◆ Prompt:
The lines to repeat are those below from the one containing "estimate_parasitics -placement" down to the one containing "# Start all", both included; reproduce them exactly and nothing else.

◆ Data under study:
-*-

Background: an optimization exercise with open tools, aiming at small area and a short achievable clock period. Do not read the settings as production practice.
Function was not checked in any run shown here: the RTL went through the layout flow alone.
In every run shown here, the design's own scripts or RTL, not TritonCTS, make the clock network.
No driver is modelled on the clock port, so clock power and skew are understated where the tree is cut down; a real chip needs a root buffer or a tree.
Power figures rest on the tool's default switching activity, not on a simulated workload.

## flow/design.v (module list and top-level ports; edited modules follow where they fit)
// module adder_top: 31 lines
// module Adder: 722 lines
// module AdderPgN: 4 lines
// module AdderHalf: 3 lines
// module AdderHalfN: 3 lines
// module AdderXor: 3 lines
// module AdderBlackP: 4 lines
// module AdderGreyP: 3 lines
// module AdderBlackN: 4 lines
// module AdderGreyN: 3 lines
// module AdderInv: 3 lines
module adder_top (
    input         clk,
    input  [63:0] a,
    input  [63:0] b,
    input         cin,
    output [63:0] sum,
    output        cout
);
  // ...
==> flow/flow/run.sh <==
#!/bin/bash
# Layout: the standard ORFS flow (standard.sh) with these changes:
#  - after floorplanning, flow/downsize.tcl sets every logic gate to its
#    smallest drive strength (timing repair later upsizes what it needs);
#  - the input and output ports are buffered by buf_1 (buffer_ports -buffer_cell),
#    and after clock tree synthesis flow/outbuf.tcl makes the output ones stronger;
#  - after clock tree synthesis, flow/clocktree.tcl replaces the clock tree with
#    a two-level one (see its header); timing repair then runs after global
#    routing, on the new tree.
# make's full output goes to flow_make.log; each ORFS step logs to orfs/logs/.
set -euo pipefail
here=$(pwd)
# clock tree cells (read by flow/clocktree.tcl)
export CT_IN_ROOTS=3 CT_IN_LEAVES=9 CT_OUT_LEAVES=4
export CT_IN_CELL=sky130_fd_sc_hd__clkbuf_16
export CT_IN_LEAF_CELL=sky130_fd_sc_hd__clkbuf_16
export CT_MID_CELL=sky130_fd_sc_hd__clkbuf_2
export CT_OUT_CELL=sky130_fd_sc_hd__clkbuf_16
# output port buffer (read by flow/outbuf.tcl)
export OUT_PORT_BUF=sky130_fd_sc_hd__buf_2
bash standard.sh \
  BUFFER_PORTS_ARGS="-buffer_cell sky130_fd_sc_hd__buf_1" \
  POST_FLOORPLAN_TCL="$here/flow/downsize.tcl" \
  SKIP_CTS_REPAIR_TIMING=1 \
  POST_CTS_TCL="$here/flow/post_cts.tcl" \
  finish > flow_make.log 2>&1
==> flow/flow/clocktree.tcl <==
proc ct_env { name default } {
  if { [info exists ::env($name)] && $::env($name) ne "" } { return $::env($name) }
  return $default
}
set in_roots   [ct_env CT_IN_ROOTS 3]
set in_leaves  [ct_env CT_IN_LEAVES 9]
set in_cell    [ct_env CT_IN_CELL sky130_fd_sc_hd__clkbuf_16]
set in_leaf_cell [ct_env CT_IN_LEAF_CELL sky130_fd_sc_hd__clkbuf_16]
set mid_cell   [ct_env CT_MID_CELL sky130_fd_sc_hd__clkbuf_8]
set out_leaves [ct_env CT_OUT_LEAVES 4]
set out_cell   [ct_env CT_OUT_CELL sky130_fd_sc_hd__clkbuf_16]

# signal (or clock) input and output pins, leaving out the supply pins
proc ct_in { it } {
  set mt [$it getMTerm]
  return [expr { [$mt getSigType] in {SIGNAL CLOCK} && [$mt getIoType] eq "INPUT" }]
}
proc ct_out { it } {
  set mt [$it getMTerm]
  return [expr { [$mt getSigType] in {SIGNAL CLOCK} && [$mt getIoType] eq "OUTPUT" }]
}

set db [ord::get_db]
set block [ord::get_db_block]
set clk_net [[$block findBTerm clk] getNet]

# Walk the clock network: registers' clock pins are sinks; everything else on
# it (CTS buffers and its dummy loads) is removed.
set sinks {}
set old_insts {}
set old_nets {}
set todo [list $clk_net]
while { [llength $todo] } {
  set net [lindex $todo 0]
  set todo [lrange $todo 1 end]
  foreach it [$net getITerms] {
    if { ![ct_in $it] } { continue }
    set inst [$it getInst]
    set m [[$inst getMaster] getName]
    if { [string match "*df*" $m] } {
      lappend sinks $it
      continue
    }
    if { ![string match "*buf*" $m] && ![string match "*inv*" $m] } {
      error "unexpected cell $m ([$inst getName]) on the clock network"
    }
    if { [lsearch -exact $old_insts $inst] >= 0 } { continue }
    lappend old_insts $inst
    foreach ot [$inst getITerms] {
      if { [ct_out $ot] && [$ot getNet] ne "NULL" } {
        if { [string match "*inv*" $m] && [llength [[$ot getNet] getITerms]] > 1 } {
          error "inverter [$inst getName] drives a clock net"
        }
        lappend todo [$ot getNet]
        lappend old_nets [$ot getNet]
      }
    }
  }
}
puts "clocktree: [llength $sinks] register clock pins, removing [llength $old_insts] cells and [llength $old_nets] nets"
foreach it $sinks { $it disconnect }
foreach inst $old_insts { odb::dbInst_destroy $inst }
foreach net $old_nets { odb::dbNet_destroy $net }

proc ct_center { it } {
  set b [[$it getInst] getBBox]
  return [list [expr { ([$b xMin] + [$b xMax]) / 2 }] [expr { ([$b yMin] + [$b yMax]) / 2 }]]
}

# k-means clustering of clock pins by position, into k groups of similar size
proc ct_cluster { iterms k } {
  set pts {}
  foreach it $iterms { lappend pts [ct_center $it] }
  set n [llength $pts]
  # start from points spread along a sort by angle around the centroid
  set cx 0; set cy 0
  foreach p $pts { set cx [expr { $cx + [lindex $p 0] }]; set cy [expr { $cy + [lindex $p 1] }] }
  set cx [expr { double($cx) / $n }]; set cy [expr { double($cy) / $n }]
  set order {}
  set i 0
  foreach p $pts {
    lappend order [list $i [expr { atan2([lindex $p 1] - $cy, [lindex $p 0] - $cx) }]]
    incr i
  }
  set order [lsort -real -index 1 $order]
  set cap [expr { int(ceil(double($n) / $k)) }]
  set assign [lrepeat $n 0]
  set i 0
  foreach o $order {
    lset assign [lindex $o 0] [expr { $i / $cap }]
    incr i
  }
  for { set iter 0 } { $iter < 20 } { incr iter } {
    set sx [lrepeat $k 0.0]; set sy [lrepeat $k 0.0]; set sn [lrepeat $k 0]
    for { set i 0 } { $i < $n } { incr i } {
      set c [lindex $assign $i]
      lset sx $c [expr { [lindex $sx $c] + [lindex $pts $i 0] }]
      lset sy $c [expr { [lindex $sy $c] + [lindex $pts $i 1] }]
      lset sn $c [expr { [lindex $sn $c] + 1 }]
    }
    set cent {}
    for { set c 0 } { $c < $k } { incr c } {
      set m [expr { max(1, [lindex $sn $c]) }]
      lappend cent [list [expr { [lindex $sx $c] / $m }] [expr { [lindex $sy $c] / $m }]]
    }
    # balanced assignment: points in order of their best distance, capped per cluster
    set cand {}
    for { set i 0 } { $i < $n } { incr i } {
      for { set c 0 } { $c < $k } { incr c } {
        set d [expr { abs([lindex $pts $i 0] - [lindex $cent $c 0]) + abs([lindex $pts $i 1] - [lindex $cent $c 1]) }]
        lappend cand [list $i $c $d]
      }
    }
    set cand [lsort -real -index 2 $cand]
    set done [lrepeat $n 0]
    set cnt [lrepeat $k 0]
    foreach e $cand {
      lassign $e i c d
      if { [lindex $done $i] || [lindex $cnt $c] >= $cap } { continue }
      lset assign $i $c
      lset done $i 1
      lset cnt $c [expr { [lindex $cnt $c] + 1 }]
    }
  }
  set groups {}
  for { set c 0 } { $c < $k } { incr c } { lappend groups {} }
  for { set i 0 } { $i < $n } { incr i } {
    set c [lindex $assign $i]
    lset groups $c [concat [lindex $groups $c] [list [lindex $iterms $i]]]
  }
  return $groups
}

set ::ct_count 0
# a buffer of master cell driving a new net, placed at (x, y), input on net in_net
proc ct_buffer { cell in_net x y } {
  set db [ord::get_db]
  set block [ord::get_db_block]
  set master [$db findMaster $cell]
  if { $master eq "NULL" } { error "no cell $cell" }
  set inst [odb::dbInst_create $block $master "clktree_buf_$::ct_count"]
  set ::ct_last_inst $inst
  set net [odb::dbNet_create $block "clktree_net_$::ct_count"]
  incr ::ct_count
  $net setSigType CLOCK
  set w [$master getWidth]
  set h [$master getHeight]
  $inst setLocation [expr { int($x - $w / 2) }] [expr { int($y - $h / 2) }]
  $inst setPlacementStatus PLACED
  foreach it [$inst getITerms] {
    if { [ct_in $it] } { $it connect $in_net }
    if { [ct_out $it] } { $it connect $net }
  }
  return $net
}

proc ct_centroid { iterms } {
  set sx 0; set sy 0
  foreach it $iterms {
    lassign [ct_center $it] x y
    set sx [expr { $sx + $x }]; set sy [expr { $sy + $y }]
  }
  set n [llength $iterms]
  return [list [expr { $sx / $n }] [expr { $sy / $n }]]
}

set in_sinks {}
set out_sinks {}
foreach it $sinks {
  set n [[$it getInst] getName]
  if { [string match "sum_q*" $n] || [string match "cout_q*" $n] } {
    lappend out_sinks $it
  } else {
    lappend in_sinks $it
  }
}

# leaf buffers on clusters of registers; their input pins, clustered again, go
# to the root buffers.  Returns the leaf buffers' input pins.
proc ct_leaves { regs nleaves cell what } {
  set pins {}
  foreach g [ct_cluster $regs $nleaves] {
    lassign [ct_centroid $g] x y
    set net [odb::dbNet_create [ord::get_db_block] "clktree_tmp_$::ct_count"]
    set leafnet [ct_buffer $cell $net $x $y]
    foreach it $g { $it connect $leafnet }
    set inst $::ct_last_inst
    foreach it [$inst getITerms] {
      if { [ct_in $it] } { lappend pins $it }
    }
    puts "clocktree: $cell at ([expr {$x/1000.0}], [expr {$y/1000.0}]) drives [llength $g] $what registers"
  }
  return $pins
}
proc ct_drive { pins cell in_net } {
  lassign [ct_centroid $pins] x y
  set net [ct_buffer $cell $in_net $x $y]
  foreach it $pins {
    set old [$it getNet]
    $it disconnect
    if { $old ne "NULL" && [llength [$old getITerms]] == 0 } { odb::dbNet_destroy $old }
    $it connect $net
  }
  puts "clocktree: $cell at ([expr {$x/1000.0}], [expr {$y/1000.0}]) drives [llength $pins] buffers"
  return $net
}

set in_leaf_pins [ct_leaves $in_sinks $in_leaves $in_leaf_cell operand]
foreach g [ct_cluster $in_leaf_pins $in_roots] {
  ct_drive $g $in_cell $clk_net
}
set out_leaf_pins [ct_leaves $out_sinks $out_leaves $out_cell result]
ct_drive $out_leaf_pins $mid_cell $clk_net

global_connect
detailed_placement
check_placement -verbose
estimate_parasitics -placement
report_clock_skew
report_clock_latency
report_checks -path_delay max -digits 3
report_checks -path_delay max -to [all_outputs] -digits 3
report_worst_slack -max
report_worst_slack -min
==> flow/flow/downsize.tcl <==
# POST_FLOORPLAN hook: synthesis maps each small helper module of the adder
# once, at whatever drive strength ABC picks, and every instance inherits it.
# Start all logic gates from the smallest drive strength of their kind
# instead; timing repair after placement and routing upsizes the ones on
# critical paths.  Registers and tie cells are left alone.
set db [ord::get_db]
set ds_count 0
foreach inst [[ord::get_db_block] getInsts] {
  set m [[$inst getMaster] getName]
  if { ![regexp {^(sky130_fd_sc_hd__(?:a21oi|o21ai|nand2|nor2|nand2b|nor2b|xor2|xnor2|inv|and2|or2|a21o|o21a|a21boi|o21bai))_([0-9]+)$} $m -> base size] } { continue }
  if { $size == 1 } { continue }
  set small [$db findMaster "${base}_1"]
  if { $small eq "NULL" } { continue }
  $inst swapMaster $small
  incr ds_count
}
puts "downsize: $ds_count logic gates set to drive strength 1"
==> flow/flow/outbuf.tcl <==
# Give the output ports a stronger buffer than the one buffer_ports put on
# every port (OUT_PORT_BUF, default buf_2): the path from the result
# registers to the outputs is one of the critical ones.
set ob_cell [expr { [info exists ::env(OUT_PORT_BUF)] ? $::env(OUT_PORT_BUF) : "sky130_fd_sc_hd__buf_2" }]
set ob_master [[ord::get_db] findMaster $ob_cell]
if { $ob_master eq "NULL" } { error "no cell $ob_cell" }
set ob_count 0
foreach bt [[ord::get_db_block] getBTerms] {
  if { [$bt getIoType] ne "OUTPUT" } { continue }
  set net [$bt getNet]
  foreach it [$net getITerms] {
    if { [[$it getMTerm] getIoType] ne "OUTPUT" } { continue }
    set inst [$it getInst]
    if { [string match "sky130_fd_sc_hd__buf_*" [[$inst getMaster] getName]] } {
      $inst swapMaster $ob_master
      incr ob_count
    }
  }
}
puts "outbuf: $ob_count output port buffers are now $ob_cell"
==> flow/flow/post_cts.tcl <==
# POST_CTS hook: stronger output port buffers, then the clock tree.
set post_cts_dir [file dirname [info script]]
source [file join $post_cts_dir outbuf.tcl]
source [file join $post_cts_dir clocktree.tcl]
==> flow/standard.sh <==
#!/bin/bash
# synth_recipe.tcl (not shown) runs the flow's synth.tcl, then flattens the netlist and writes it again
# the make line also repeats each setting of config.mk as NAME=value (left out here)
make -C /OpenROAD-flow-scripts/flow DESIGN_CONFIG=/design/flow/config.mk WORK_HOME=/design/flow/orfs CLKGATE_MAP_FILE= SYNTH_SCRIPT=/design/flow/synth_recipe.tcl "${@:-finish}"
==> flow/config.mk <==
export PLATFORM = sky130hd
export DESIGN_NAME = adder_top
export DESIGN_NICKNAME = adder_top
export VERILOG_FILES = /design/flow/design.v
export SDC_FILE = /design/flow/constraint.sdc
export NUM_CORES = 4
export LEC_CHECK = 0
export ABC_CLOCK_PERIOD_IN_PS = 1500
export CAP_MARGIN = 20
export CORE_MARGIN = 2
export CORE_UTILIZATION = 40
export PLACE_DENSITY = 0.6
export SETUP_SLACK_MARGIN = 1.4
export SLEW_MARGIN = 20
export SYNTH_HIERARCHICAL = 1
==> flow/constraint.sdc <==
create_clock -name core_clock -period 3.1 [get_ports {clk}]
set_input_delay 0.6200 -clock core_clock [delete_from_list [all_inputs] [get_ports {clk}]]
set_output_delay 0.6200 -clock core_clock [all_outputs]
set_load 0.01 [all_outputs]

-*-

◆ Result:
estimate_parasitics -placement
report_clock_skew
report_clock_latency
report_checks -path_delay max -digits 3
report_checks -path_delay max -to [all_outputs] -digits 3
report_worst_slack -max
report_worst_slack -min
==> flow/flow/downsize.tcl <==
# POST_FLOORPLAN hook: synthesis maps each small helper module of the adder
# once, at whatever drive strength ABC picks, and every instance inherits it.
# Start all logic gates from the smallest drive strength of their kind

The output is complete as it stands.